- Born: 1947 (age 78–79)
- Education: Cornell University
- Occupations: Scholar and businessperson
- Notable work: Artificial Intelligence Enters the Marketplace

= Larry Harris (computer scientist) =

American AI researcher and businessman

Larry R. Harris is an American researcher and businessperson. He is best known for his work in artificial intelligence, and is founder of the companies AICorp and EasyAsk, originally known as Linguistic Technology Corporation.

==Early life and career==
Harris was born in 1947. He received his PhD from Cornell University in 1970, where his dissertation was entitled A Model for Adaptive Problem Solving Applied to Natural Language Acquisition.

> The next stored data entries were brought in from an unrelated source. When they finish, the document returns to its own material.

### src/hdl/aff_tmr_if.sv
// Run request and expiry of one qualifying timer
interface aff_tmr_if;
  logic run;
  logic done;
  modport ctl (output run, input done);
  modport tmr (input run, output done);
endinterface : aff_tmr_if

### src/hdl/aff_timer.sv
// ------------------------------------------------------------------
// Qualifying timer: done after LIMIT consecutive cycles of run
// ------------------------------------------------------------------
module aff_timer #(
  parameter int unsigned LIMIT = 16,
  parameter int          WIDTH = aff_pkg::TMR_W
) (
  input  wire logic ref_clk,
  input  wire logic rst,
  input  wire logic clk_en,
  aff_tmr_if.tmr    tif
);
  import aff_pkg::*;

  localparam logic [WIDTH-1:0] LIM = WIDTH'(LIMIT);

  logic [WIDTH-1:0] cnt_r;
  logic [WIDTH-1:0] cnt_nxt;

  // Any gap in run restarts the window; saturate so done holds
  always_comb begin
    if (!tif.run) begin
      cnt_nxt = '0;
    end else if (cnt_r != LIM) begin
      cnt_nxt = cnt_r + 1'b1;
    end else begin
      cnt_nxt = cnt_r;
    end
  end

  always_ff @(posedge ref_clk or posedge rst) begin
    if (rst) begin
      cnt_r <= '0;
    end else if (clk_en) begin
      cnt_r <= cnt_nxt;
    end
  end

  assign tif.done = (cnt_r == LIM);

endmodule : aff_timer

### src/hdl/aff_monitor.sv
// ------------------------------------------------------------------
// Actuator fault flag monitor
// ------------------------------------------------------------------
module aff_monitor #(
  parameter int unsigned         OVL_CYCLES   = aff_pkg::OVL_CYC,
  parameter int unsigned         GRACE_CYCLES = aff_pkg::GRACE_CYC,
  parameter int unsigned         SLEEP_CYCLES = aff_pkg::SLEEP_CYC,
  parameter logic [15:0]         CUR_MAX      = aff_pkg::CUR_MAX_DEF,
  parameter logic [15:0]         POS_MAX      = aff_pkg::POS_MAX_DEF,
  parameter logic [7:0]          SPD_MAX      = aff_pkg::SPD_MAX_DEF
) (
  input  wire logic                         ref_clk,
  input  wire logic                         rst,
  input  wire logic                         clk_en,
  input  wire logic                         bus_activity,
  input  wire logic                         safe_state_msg,
  input  wire logic                         msg_timeout_evt,
  input  wire logic                         rpdo_valid,
  input  wire logic                         rpdo_motion_enable,
  input  wire logic [aff_pkg::CUR_W-1:0]    rpdo_current_limit,
  input  wire logic [aff_pkg::POS_W-1:0]    rpdo_position,
  input  wire logic [aff_pkg::SPD_W-1:0]    rpdo_speed,
  input  wire logic [aff_pkg::CUR_W-1:0]    motor_current,
  input  wire logic                         supply_ok,
  input  wire logic                         temp_ok,
  input  wire logic                         tube_moving,
  output logic                              motion_permit,
  output logic                              asleep,
  output logic [aff_pkg::FAULT_W-1:0]       fault_status_byte
);
  import aff_pkg::*;

  // ----------------------------------------------------------------
  // State
  // ----------------------------------------------------------------
  aff_state_t             state_r,     state_nxt;
  logic                   enable_r,    enable_nxt;
  logic [CUR_W-1:0]       cur_lim_r,   cur_lim_nxt;
  logic                   param_r,     param_nxt;
  logic                   ovl_r,       ovl_nxt;
  logic                   bd_r,        bd_nxt;
  logic                   tmo_r,       tmo_nxt;
  logic [FAULT_W-1:0]     fault_r,     fault_nxt;

  logic                   rx_take;
  logic                   rx_bad;
  logic                   env_bad;

  aff_tmr_if ovl_tif ();
  aff_tmr_if grace_tif ();
  aff_tmr_if sleep_tif ();

  // ----------------------------------------------------------------
  // Timers
  // ----------------------------------------------------------------
  aff_timer #(.LIMIT(OVL_CYCLES)) u_ovl_tmr (
    .ref_clk (ref_clk),
    .rst     (rst),
    .clk_en  (clk_en),
    .tif     (ovl_tif.tmr)
  );

  aff_timer #(.LIMIT(GRACE_CYCLES)) u_grace_tmr (
    .ref_clk (ref_clk),
    .rst     (rst),
    .clk_en  (clk_en),
    .tif     (grace_tif.tmr)
  );

  aff_timer #(.LIMIT(SLEEP_CYCLES)) u_sleep_tmr (
    .ref_clk (ref_clk),
    .rst     (rst),
    .clk_en  (clk_en),
    .tif     (sleep_tif.tmr)
  );

  // Qualifying conditions for each timer
  assign env_bad       = !supply_ok || !temp_ok;
  assign ovl_tif.run   = (state_r == AFF_RUN)
                         && (motor_current > cur_lim_r);
  // One grace window serves both supply and temperature faults
  assign grace_tif.run = (state_r == AFF_RUN) && env_bad;
  // Any bus frame restarts the silence count
  assign sleep_tif.run = (state_r != AFF_SLEEP) && !bus_activity;

  // Process data is ignored while asleep
  assign rx_take = rpdo_valid && (state_r != AFF_SLEEP);
  assign rx_bad  = (rpdo_current_limit > CUR_MAX)
                   || (rpdo_position > POS_MAX)
                   || (rpdo_speed > SPD_MAX);

  // ----------------------------------------------------------------
  // Command latch and fault flags
  // ----------------------------------------------------------------
  always_comb begin
    enable_nxt  = enable_r;
    cur_lim_nxt = cur_lim_r;
    param_nxt   = param_r;
    ovl_nxt     = ovl_r;
    bd_nxt      = bd_r;
    tmo_nxt     = tmo_r;
    if (rx_take) begin
      enable_nxt = rpdo_motion_enable;
      param_nxt  = rx_bad;
      if (!rx_bad) begin
        cur_lim_nxt = rpdo_current_limit;
      end
      // Overload is released only by a cleared enable
      if (!rpdo_motion_enable) begin
        ovl_nxt = 1'b0;
      end
      // A fresh frame acknowledges earlier backdrive and timeout
      bd_nxt  = 1'b0;
      tmo_nxt = 1'b0;
    end
    if (state_r == AFF_SLEEP && safe_state_msg) begin
      enable_nxt = 1'b0;
    end
    // Set wins over a clear in the same cycle
    if (ovl_tif.done) begin
      ovl_nxt = 1'b1;
    end
    if (tube_moving && state_r != AFF_RUN) begin
      bd_nxt = 1'b1;
    end
    if (msg_timeout_evt) begin
      tmo_nxt = 1'b1;
    end
  end

  // ----------------------------------------------------------------
  // Motion state machine
  // ----------------------------------------------------------------
  always_comb begin
    case (state_r)
      AFF_IDLE: begin
        // New motion needs every blocking fault cleared
        if (sleep_tif.done) begin
          state_nxt = AFF_SLEEP;
        end else if (enable_r && !param_r && !ovl_r
                     && !env_bad) begin
          state_nxt = AFF_RUN;
        end else begin
          state_nxt = AFF_IDLE;
        end
      end
      AFF_RUN: begin
        if (sleep_tif.done) begin
          state_nxt = AFF_SLEEP;
        end else if (!enable_r || param_r || ovl_r) begin
          state_nxt = AFF_IDLE;
        end else if (grace_tif.done) begin
          state_nxt = AFF_IDLE;
        end else begin
          state_nxt = AFF_RUN;
        end
      end
      AFF_SLEEP: begin
        if (safe_state_msg) begin
          state_nxt = AFF_IDLE;
        end else begin
          state_nxt = AFF_SLEEP;
        end
      end
      default: begin
        state_nxt = AFF_IDLE;
      end
    endcase
  end

  // ----------------------------------------------------------------
  // Fault byte assembly
  // ----------------------------------------------------------------
  always_comb begin
    fault_nxt                = FAULT_RESET;
    fault_nxt[BIT_PARAM]     = param_r;
    fault_nxt[BIT_OVERLOAD]  = ovl_r;
    fault_nxt[BIT_VOLTAGE]   = !supply_ok;
    fault_nxt[BIT_TEMP]      = !temp_ok;
    fault_nxt[BIT_BACKDRIVE] = bd_r;
    fault_nxt[BIT_TIMEOUT]   = tmo_r;
  end

  // ----------------------------------------------------------------
  // Registers
  // ----------------------------------------------------------------
  always_ff @(posedge ref_clk or posedge rst) begin
    if (rst) begin
      state_r   <= AFF_IDLE;
      enable_r  <= 1'b0;
      cur_lim_r <= '0;
      param_r   <= 1'b0;
      ovl_r     <= 1'b0;
      bd_r      <= 1'b0;
      tmo_r     <= 1'b0;
      fault_r   <= FAULT_RESET;
    end else if (clk_en) begin
      state_r   <= state_nxt;
      enable_r  <= enable_nxt;
      cur_lim_r <= cur_lim_nxt;
      param_r   <= param_nxt;
      ovl_r     <= ovl_nxt;
      bd_r      <= bd_nxt;
      tmo_r     <= tmo_nxt;
      fault_r   <= fault_nxt;
    end
  end

  // Outputs straight from state flops
  assign motion_permit     = (state_r == AFF_RUN);
  assign asleep            = (state_r == AFF_SLEEP);
  assign fault_status_byte = fault_r;

endmodule : aff_monitor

It focused on the process of how a robot might learn a language's vocabulary and grammar from exploring a room receiving commentary from a human. He then became an assistant professor, and later an associate professor, of Mathematics at Dartmouth College, and developed the first computer educational programs at the university. In 1973 he developed the Dartmouth Computer Chess Program, where he led a team of undergraduates to develop a computer chess program that competed in national computer chess tournaments. Harris also worked in helping machines solve language problems. As a researcher, he studied the area of Natural Language Data Base Query, providing the ability to ask ordinary English questions about the contents of computer databases. The research system was named ROBOT. Early papers of his were published in journals including the International Journal of Man-Machine Studies and the Journal of Cybernetics. In 1977 Harris was a visiting professor at the MIT AI Lab.

==Business career==
Harris cofounded Artificial Intelligence Corporation (later known as AICorp) in 1975, as CEO and chairman, where he developed the mainframe product, INTELLECT, which was available for purchase as of 1981, and became a widely used natural language mainframe interface product in the early 1980s. The system used a basic lexicon of 400 words automatically augmented by the words and names in the database itself. In 1983, Intellect became the first software product created by an outside vendor to be sold by IBM. Through the product, Harris became one of the first entrepreneurs to make a profit based on artificial intelligence technology. In 1988 he also co-developed the Knowledge-Base Management System (KBMS), which enabled an inference engine to reason over information stored in relational databases. AICorp went public in 1990, trading on the NASDAQ. In 1994, Harris founded Linguistic Technology Corporation, which did business as EasyAsk, which enabled English language questions to be asked on personal computers about information in databases or on the internet. In 2005 EasyAsk was acquired by Progress Software. From 1995 to 2005, Harris was on the board of directors for Progress Software.

==Books==
In 1986 Harris co-authored the book Artificial Intelligence Enters the Marketplace with D.B. Davis, which discussed the early commercial possibilities within the artificial intelligence industry.